Des chercheurs de la NASA ont découvert que le glacier Jakobshavn (à l’origine de l’iceberg responsable du naufrage du Titanic ) qui s’amincissait depuis 20 ans a fait une volte-face inattendue : le glacier s’écoule maintenant plus lentement, s’épaississant et avançant vers l’océan au lieu de reculer.
Cette découverte a fait l’objet d’une étude publiée le 25 mars dans Nature Geoscience [1], par des chercheurs du Jet Propulsion Laboratory de la NASA. Elle est basée sur les données de la mission Oceans Melting Greenland (OMG) ainsi que sur d’autres observations.
Le glacier Jakobshavn qui est situé sur la côte ouest du Groenland, draine environ 7 % de l’inlandsis de l’île. En raison de sa taille et de son importance pour l’élévation du niveau de la mer, les scientifiques de la NASA et d’autres institutions l’observent depuis de nombreuses années. Le retrait rapide du glacier avait commencé au début des années 2000 avec la perte du plateau de glace, une extension flottante du glacier qui ralentit son écoulement.
L’inversion de tendance s’est produite parce qu’un courant océanique apporte de l’eau plus fraîche depuis 2016. La température de l’eau à proximité du glacier est maintenant plus froide qu’elle ne l’était depuis le milieu des années 1980. Cette source d’eau plus froide a été localisée dans l’océan Atlantique Nord à plus de 966 kilomètres (600 milles) du glacier.

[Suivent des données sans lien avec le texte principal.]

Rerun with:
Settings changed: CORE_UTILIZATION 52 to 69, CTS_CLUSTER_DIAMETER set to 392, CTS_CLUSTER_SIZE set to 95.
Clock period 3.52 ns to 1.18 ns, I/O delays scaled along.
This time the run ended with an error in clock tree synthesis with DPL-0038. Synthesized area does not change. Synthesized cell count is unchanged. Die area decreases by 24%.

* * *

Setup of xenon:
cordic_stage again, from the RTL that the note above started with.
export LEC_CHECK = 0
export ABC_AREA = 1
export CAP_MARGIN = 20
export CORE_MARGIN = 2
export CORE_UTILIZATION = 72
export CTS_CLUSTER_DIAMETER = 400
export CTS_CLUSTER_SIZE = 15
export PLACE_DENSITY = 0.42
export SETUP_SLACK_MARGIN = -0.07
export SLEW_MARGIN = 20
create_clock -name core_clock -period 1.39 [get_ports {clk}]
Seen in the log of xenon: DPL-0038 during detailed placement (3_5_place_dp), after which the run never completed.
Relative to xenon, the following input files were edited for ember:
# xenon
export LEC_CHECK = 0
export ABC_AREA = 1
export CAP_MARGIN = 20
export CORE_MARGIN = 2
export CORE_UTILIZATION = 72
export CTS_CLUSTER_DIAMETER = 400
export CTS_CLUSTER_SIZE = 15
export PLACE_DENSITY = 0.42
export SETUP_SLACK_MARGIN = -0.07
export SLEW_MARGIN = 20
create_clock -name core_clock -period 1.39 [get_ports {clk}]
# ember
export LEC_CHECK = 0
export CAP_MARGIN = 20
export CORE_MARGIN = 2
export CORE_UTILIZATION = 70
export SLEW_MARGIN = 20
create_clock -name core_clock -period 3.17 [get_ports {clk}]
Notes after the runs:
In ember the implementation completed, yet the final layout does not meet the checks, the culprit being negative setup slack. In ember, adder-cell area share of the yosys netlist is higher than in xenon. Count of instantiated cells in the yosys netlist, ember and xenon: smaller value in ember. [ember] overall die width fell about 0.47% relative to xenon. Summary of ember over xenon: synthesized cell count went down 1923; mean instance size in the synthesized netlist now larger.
run A:
==> flow/design.v (excerpt) <==
module SingleCycle_Top
(
	input				CLK	,
	input				RST	,
	output [9:0]	IMEM_ADDR	,
	input	 [15:0]	IMEM_RDATA	,
	output [9:0]	DMEM_ADDR	,
	output [15:0]	DMEM_WDATA	,
	output			DMEM_WE		,
	input	 [15:0]	DMEM_RDATA
);
	wire [15:0] sel_pc_out;
	wire [15:0] pc_out;
	wire [15:0] im_out;
	wire [15:0] alu_in;
	wire [15:0] rd1;
	wire [15:0] rd2;
	wire [15:0] alu_imm_out;
	wire [15:0] alu_out;
	wire [15:0] alu_bypass_out;
	wire [15:0] aux_out;
	wire [15:0] mem_out;
	wire [15:0] mem_bypass_out;
	wire [15:0] store_pc_out;
	wire [15:0] sum_imm_out;
	wire               comp;
	wire               sel_pc;    
	wire               sum_imm;   
	wire               store_pc;  
	wire               reg_we;    
	wire               alu_imm;   
	typedefs::alu_opcode_t alu_ctrl;  
	wire               alu_bypass;
	wire					 alu_feedback_in;
	wire               mem_we;    
	wire               mem_bypass;
	Controller control_block(
		.clk(CLK), 
		.op(typedefs::opcode_t'(im_out[15:10])), 
		.comp(comp), 
		.sel_PC(sel_pc), 
		.sum_imm(sum_imm), 
		.store_pc(store_pc), 
		.reg_we(reg_we), 
		.alu_imm(alu_imm), 
		.alu_ctrl(alu_ctrl), 
		.alu_bypass(alu_bypass),
		.alu_feedback_in(alu_feedback_in),
		.mem_we(mem_we), 
		.mem_bypass(mem_bypass)
	);
	Mux2x1 feedback_mux(
		.a(rd1), 
		.b(aux_out), 
		.sel(alu_feedback_in), 
		.out(alu_in)
	);
	Mux2x1 pc_mux(
		.a(pc_out + sum_imm_out), 
		.b(aux_out), 
		.sel(sel_pc), 
		.out(sel_pc_out)
	);
	Mux2x1 sum_imm_mux(
		.a(16'h1), 
		.b(aux_out), 
		.sel(sum_imm), 
		.out(sum_imm_out)
	);
	Reg pc(
  ...
Size: about 4800 cells after synthesis, roughly 540 flip-flops, ~71 I/O pins, ~33000 um2 of cells after synthesis.
clock: 16.0 ns
lec_check: 0
abc_area: 1
cap_margin: 20
cell_pad_in_sites_global_placement: 2
core_aspect_ratio: 1.42
core_margin: 3
core_utilization: 24
cts_cluster_diameter: 88
gpl_routability_driven: 0
max_routing_layer: met4
place_density_lb_addon: 0.17
slew_margin: 20
run.sh (not shown) runs the stock make flow with config.mk's settings and CLKGATE_MAP_FILE=.
Run A reached the end of the flow, and the finished layout is clean on the timing, design-rule and antenna checks.
## config.mk

```make
export PLATFORM = sky130hd
export DESIGN_NAME = bitonic_top
export DESIGN_NICKNAME = bitonic_top
export VERILOG_FILES = /design/flow/design.v
export SDC_FILE = /design/flow/constraint.sdc
export NUM_CORES = 4
export LEC_CHECK = 0
export CAP_MARGIN = 15
export CELL_PAD_IN_SITES_GLOBAL_PLACEMENT = 1
export CORE_ASPECT_RATIO = 1.17
export CORE_MARGIN = 5
export CORE_UTILIZATION = 35
export CTS_CLUSTER_DIAMETER = 175
export GPL_ROUTABILITY_DRIVEN = 1
export GPL_TIMING_DRIVEN = 0
export HOLD_SLACK_MARGIN = 0.26
export MAX_ROUTING_LAYER = met4
export MIN_ROUTING_LAYER = met2
export SETUP_SLACK_MARGIN = 0.06
export SLEW_MARGIN = 0
export TNS_END_PERCENT = 50
```

## constraint.sdc

```tcl
create_clock -name core_clock -period 1.66 [get_ports {clk}]
set_input_delay 0.3320 -clock core_clock [delete_from_list [all_inputs] [get_ports {clk}]]
set_output_delay 0.3320 -clock core_clock [all_outputs]
set_load 0.01 [all_outputs]
```

## design.v

```verilog
module bitonic_comp #(parameter DATA_WIDTH = 8, POLARITY = 0)
(clk, reset, valid, A, B, H, L, done);
input clk;
input reset;
input valid;
input [DATA_WIDTH-1:0] A;
input [DATA_WIDTH-1:0] B;
output [DATA_WIDTH-1:0] H;
output [DATA_WIDTH-1:0] L;
output done;
reg [DATA_WIDTH-1:0] H_r;
reg [DATA_WIDTH-1:0] L_r;
reg done_r;
wire comp;
assign comp = A < B;
assign H = H_r;
assign L = L_r;
assign done = done_r;
always @(posedge clk) begin
	if(reset) begin
		H_r <= 0;
		L_r <= 0;
		done_r <= 0;
	end else if(valid) begin
		if(POLARITY) begin
			H_r <= comp ? B : A;
			L_r <= comp ? A : B;
		end else begin
			H_r <= comp ? A : B;
			L_r <= comp ? B : A;
		end
		done_r <= 1;
	end else begin
		H_r <= 0;
		L_r <= 0;
		done_r <= 0;
	end
end
endmodule
module bitonic_node #(parameter DATA_WIDTH = 8, NODE_ORDER = 1, NODE_DWIDTH = 8, POLARITY = 1)
(clk, reset, valid, data_in, done, data_out);
input clk;
input reset;
input valid;
input [NODE_DWIDTH-1:0] data_in;
output done;
output [NODE_DWIDTH-1:0] data_out;
localparam NUM_COMP = 2**(NODE_ORDER-1);
genvar i_comp;
wire [NUM_COMP-1:0] nodes_done;
assign done = &nodes_done;
generate for(i_comp = 0; i_comp < NUM_COMP; i_comp = i_comp + 1) begin : comp_gen
	wire [DATA_WIDTH-1:0] A;
	wire [DATA_WIDTH-1:0] B;
	wire [DATA_WIDTH-1:0] H;
	wire [DATA_WIDTH-1:0] L;
	assign A = data_in[DATA_WIDTH*(i_comp + 1)-1-:DATA_WIDTH];
	assign B = data_in[DATA_WIDTH*(i_comp + 1 + NUM_COMP)-1-:DATA_WIDTH];
	assign data_out[DATA_WIDTH*(i_comp + 1)-1-:DATA_WIDTH] = H;
	assign data_out[DATA_WIDTH*(i_comp + 1 + NUM_COMP)-1-:DATA_WIDTH] = L;
	bitonic_comp #(.DATA_WIDTH(DATA_WIDTH), .POLARITY(POLARITY)) comp_constr (.clk(clk), .reset(reset), .valid(valid), .A(A), .B(B), .H(H), .L(L), .done(nodes_done[i_comp]));
end endgenerate
endmodule
module bitonic_block
#(parameter DATA_WIDTH = 8, BLOCK_DEPTH = 1, POLARITY = 0)
(clk, reset, data_in, valid, done, data_out);
input clk;
input reset;
input [2**BLOCK_DEPTH*DATA_WIDTH-1:0] data_in;
input valid;
output done;
output [2**BLOCK_DEPTH*DATA_WIDTH-1:0] data_out;
localparam T_WIDTH = 2**BLOCK_DEPTH*DATA_WIDTH;
localparam STATE_NUMS = $clog2(BLOCK_DEPTH + 1);
wire [T_WIDTH-1:0] bstage_outs [BLOCK_DEPTH:0];
wire [BLOCK_DEPTH:0] bstage_ready;
assign bstage_outs[0] = data_in;
assign bstage_ready[0] = valid;
assign done = bstage_ready[BLOCK_DEPTH] == 1;
assign data_out = done ? bstage_outs[BLOCK_DEPTH] : 0;
genvar i_bstage;
genvar i_node;
generate for(i_bstage = 0; i_bstage < BLOCK_DEPTH; i_bstage = i_bstage + 1) begin : bstage_gen
	localparam n_nodes = 2**i_bstage;
	wire [n_nodes-1:0] nodes_ready;
	assign bstage_ready[i_bstage + 1] = &nodes_ready;
	for(i_node = 0; i_node < n_nodes; i_node = i_node + 1) begin : node_gen
		localparam NODE_DWIDTH = DATA_WIDTH * 2**(BLOCK_DEPTH - i_bstage);
		wire [NODE_DWIDTH-1:0] node_data_in;
		assign node_data_in = bstage_outs[i_bstage][NODE_DWIDTH*(i_node+1)-1-:NODE_DWIDTH];
		wire [NODE_DWIDTH-1:0] node_data_out;
		bitonic_node #(.DATA_WIDTH(DATA_WIDTH), .NODE_ORDER(BLOCK_DEPTH - i_bstage), .NODE_DWIDTH(NODE_DWIDTH), .POLARITY(POLARITY)) node_constr (.clk(clk), .reset(reset), .valid(bstage_ready[i_bstage]), .data_in(node_data_in), .done(nodes_ready[i_node]), .data_out(node_data_out));
		assign bstage_outs[i_bstage+1][NODE_DWIDTH*(i_node+1)-1-:NODE_DWIDTH] = node_data_out;
	end
end endgenerate
endmodule
module bitonic_top
#(parameter NUM_INPUT = 16, DATA_WIDTH = 8)
(clk, reset, data_in, valid, done, data_out);
input clk;
input reset;
input [NUM_INPUT * DATA_WIDTH - 1:0] data_in;
input valid;
output done;
output [NUM_INPUT * DATA_WIDTH - 1:0] data_out;
localparam STAGES = $clog2(NUM_INPUT);
localparam ALL_WIDTH = NUM_INPUT * DATA_WIDTH;
wire [ALL_WIDTH - 1:0] stage_data [STAGES:0];
wire [STAGES:0] stage_ready;
assign stage_data[0] = data_in;
assign stage_ready[0] = valid;
assign done = stage_ready[STAGES] == 1;
assign data_out = stage_data[STAGES];
genvar i_stage;
genvar i_block;
generate for(i_stage = 0; i_stage < STAGES; i_stage = i_stage + 1) begin : stages_gen
	localparam BLOCK_COUNT = NUM_INPUT/(2**(i_stage+1));
	localparam BLOCK_DWIDTH = DATA_WIDTH*2**(i_stage+1);
	localparam BLOCK_DEPTH = i_stage + 1;
	wire [BLOCK_COUNT - 1:0] blks_done;
	assign stage_ready[i_stage+1] = &blks_done;
	for(i_block = 0; i_block < BLOCK_COUNT; i_block = i_block + 1) begin
		wire [BLOCK_DWIDTH-1:0] block_in;
		wire [BLOCK_DWIDTH-1:0] block_out;
		assign block_in = stage_data[i_stage][BLOCK_DWIDTH*(i_block+1)-1-:BLOCK_DWIDTH];
		assign stage_data[i_stage+1][BLOCK_DWIDTH*(i_block+1)-1-:BLOCK_DWIDTH] = block_out;
		bitonic_block #(.DATA_WIDTH(DATA_WIDTH), .BLOCK_DEPTH(BLOCK_DEPTH), .POLARITY(i_block%2)) blk_const (.clk(clk), .reset(reset), .data_in(block_in), .data_out(block_out), .done(blks_done[i_block]), .valid(stage_ready[i_stage]));
	end
end endgenerate
endmodule
```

Les chercheurs supposent que l’eau froide a été mise en mouvement par un changement de phase de l’Oscillation de l’Atlantique Nord (NAO), qui passe du chaud au froid tous les cinq à vingt ans. La NAO s’est récemment installée dans une phase froide, refroidissant l’Atlantique en général. Bien que les derniers hivers aient été relativement doux au Groenland, ils ont été beaucoup plus froids et venteux que d’habitude sur l’océan Atlantique Nord. Sous l’influence de la NAO, l’océan Atlantique près du Groenland s’est refroidi d’environ 1 degré Celsius entre 2013 et 2016, ouvrant la voie à un refroidissement rapide du courant océanique dans le sud-ouest du Groenland et propulsant des eaux plus fraîches qui ont atteint le glacier Jakobshavn pendant l’été 2016.
Jusqu’à présent, on pensait qu’une fois que les glaciers avaient commencé à se rétracter, rien ne pouvait les arrêter. Cette étude montre qu’il n’en est rien. Cela devrait être considéré comme une bonne nouvelle ; que nenni, les scientifiques affirment que cette inversion de tendance n’est pas durable, et que rapidement, avec la bascule de la NAO en phase chaude, le glacier Jakobshavn reprendra son déclin rapide.
On relève aussi que si les records de chaleur en Alaska ont été largement commentés par la presse française, celle ci (à l’exception de Ouest-France) n’a pas fait mention du redressement du glacier Jakobshavn.